Each line from the one containing "export DESIGN_NAME = cp0_exception_ctrl" through the last line of the records below is to be set down exactly; the rest stays out.

Stored data entries:
----------------

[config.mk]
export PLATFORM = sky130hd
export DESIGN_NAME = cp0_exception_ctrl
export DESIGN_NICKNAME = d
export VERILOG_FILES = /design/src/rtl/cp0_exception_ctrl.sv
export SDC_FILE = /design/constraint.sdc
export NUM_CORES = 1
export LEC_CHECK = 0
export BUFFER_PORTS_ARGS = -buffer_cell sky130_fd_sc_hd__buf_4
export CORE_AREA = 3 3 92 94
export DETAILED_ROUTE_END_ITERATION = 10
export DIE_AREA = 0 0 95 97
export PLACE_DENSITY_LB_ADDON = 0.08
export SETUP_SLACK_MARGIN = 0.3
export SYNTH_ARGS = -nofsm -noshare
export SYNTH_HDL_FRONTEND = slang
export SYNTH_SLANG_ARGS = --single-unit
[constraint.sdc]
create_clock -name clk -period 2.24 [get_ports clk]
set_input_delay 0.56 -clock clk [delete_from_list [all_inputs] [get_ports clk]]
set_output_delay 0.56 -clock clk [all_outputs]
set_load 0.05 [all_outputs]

----------------

• ANSWER:
export DESIGN_NAME = cp0_exception_ctrl
export DESIGN_NICKNAME = d
export VERILOG_FILES = /design/src/rtl/cp0_exception_ctrl.sv
export SDC_FILE = /design/constraint.sdc
export NUM_CORES = 1
export LEC_CHECK = 0
export BUFFER_PORTS_ARGS = -buffer_cell sky130_fd_sc_hd__buf_4
export CORE_AREA = 3 3 92 94
export DETAILED_ROUTE_END_ITERATION = 10
export DIE_AREA = 0 0 95 97
export PLACE_DENSITY_LB_ADDON = 0.08
export SETUP_SLACK_MARGIN = 0.3
export SYNTH_ARGS = -nofsm -noshare
export SYNTH_HDL_FRONTEND = slang
export SYNTH_SLANG_ARGS = --single-unit
[constraint.sdc]
create_clock -name clk -period 2.24 [get_ports clk]
set_input_delay 0.56 -clock clk [delete_from_list [all_inputs] [get_ports clk]]
set_output_delay 0.56 -clock clk [all_outputs]
set_load 0.05 [all_outputs]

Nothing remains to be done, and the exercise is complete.